I can be surprised, enjoy it actually.
My dear, I hear you loud and clear and I feel for you.
That air conditioning story is flat out amazing. God most certainly is listening and helping those in need.
Keep your chin up and post as you can.
Phil
thanks phil!
Glad you’re deciding on sticking around.
As for cooking Cederq his meal, you would get off pretty easy.
He hasn’t made it public yet but I heard from an insider that he pretty much is limited to instant oatmeal these days.
At the end of the day, this blog is for you. You do the posts because it's something you do for yourself, whether it's to vent, agitate others, network with like minded folk...it doesn't really matter.
When the day comes thst blogging doesn't do it for you anymore, well...then it might be time to pull the pin. That was more or less what happened to me. I decided one day I didn't have anything else to say and fely like I was sitting in an echo chamber. So I decided I was done. Well that and the constant BS with blogger and pulling down my posts.

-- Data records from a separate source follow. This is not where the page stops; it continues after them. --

==> config.mk <==
export PLATFORM = sky130hd
export DESIGN_NAME = mem_bus_arbiter
export DESIGN_NICKNAME = d
export VERILOG_FILES = /design/src/rtl/mem_bus_arbiter_pkg.sv /design/src/rtl/mem_bus_arbiter.sv
export SDC_FILE = /design/constraint.sdc
export NUM_CORES = 1
export LEC_CHECK = 0
export ABC_AREA = 1
export ABC_CLOCK_PERIOD_IN_PS = 4100
export CORE_MARGIN = 10
export CORE_UTILIZATION = 36
export CTS_CLUSTER_DIAMETER = 200
export DETAILED_ROUTE_END_ITERATION = 8
export GPL_TIMING_DRIVEN = 0
export PLACE_DENSITY = 0.95
export SLEW_MARGIN = 40
export SYNTH_ARGS = -nofsm -noshare
export SYNTH_HDL_FRONTEND = slang
export SYNTH_SLANG_ARGS = --single-unit
==> constraint.sdc <==
create_clock -name clk -period 4.1 [get_ports clk]
set_clock_uncertainty 0.2 [all_clocks]
set_input_delay 0.41 -clock clk [delete_from_list [all_inputs] [get_ports clk]]
set_output_delay 0.41 -clock clk [all_outputs]
set_load 0.02 [all_outputs]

Anyway, to thine own self be true. Do the blog for you and nobody else.
Just my $0.02CAD
PB&J Deathray, PB&J...
The burden of Misplaced feelings of obligation is unhealthy.
Thanks Justin! I could not remember the exact wording on that saying, otherwise I would have included it in this post.
Then just figger out who,exactly, are we obligated to. If there is a Feeling of obligation, then search inside for Why.
Motive is everything.
aww cuz I've made real life friends from this blog. it's a nice community that I am glad to be part of.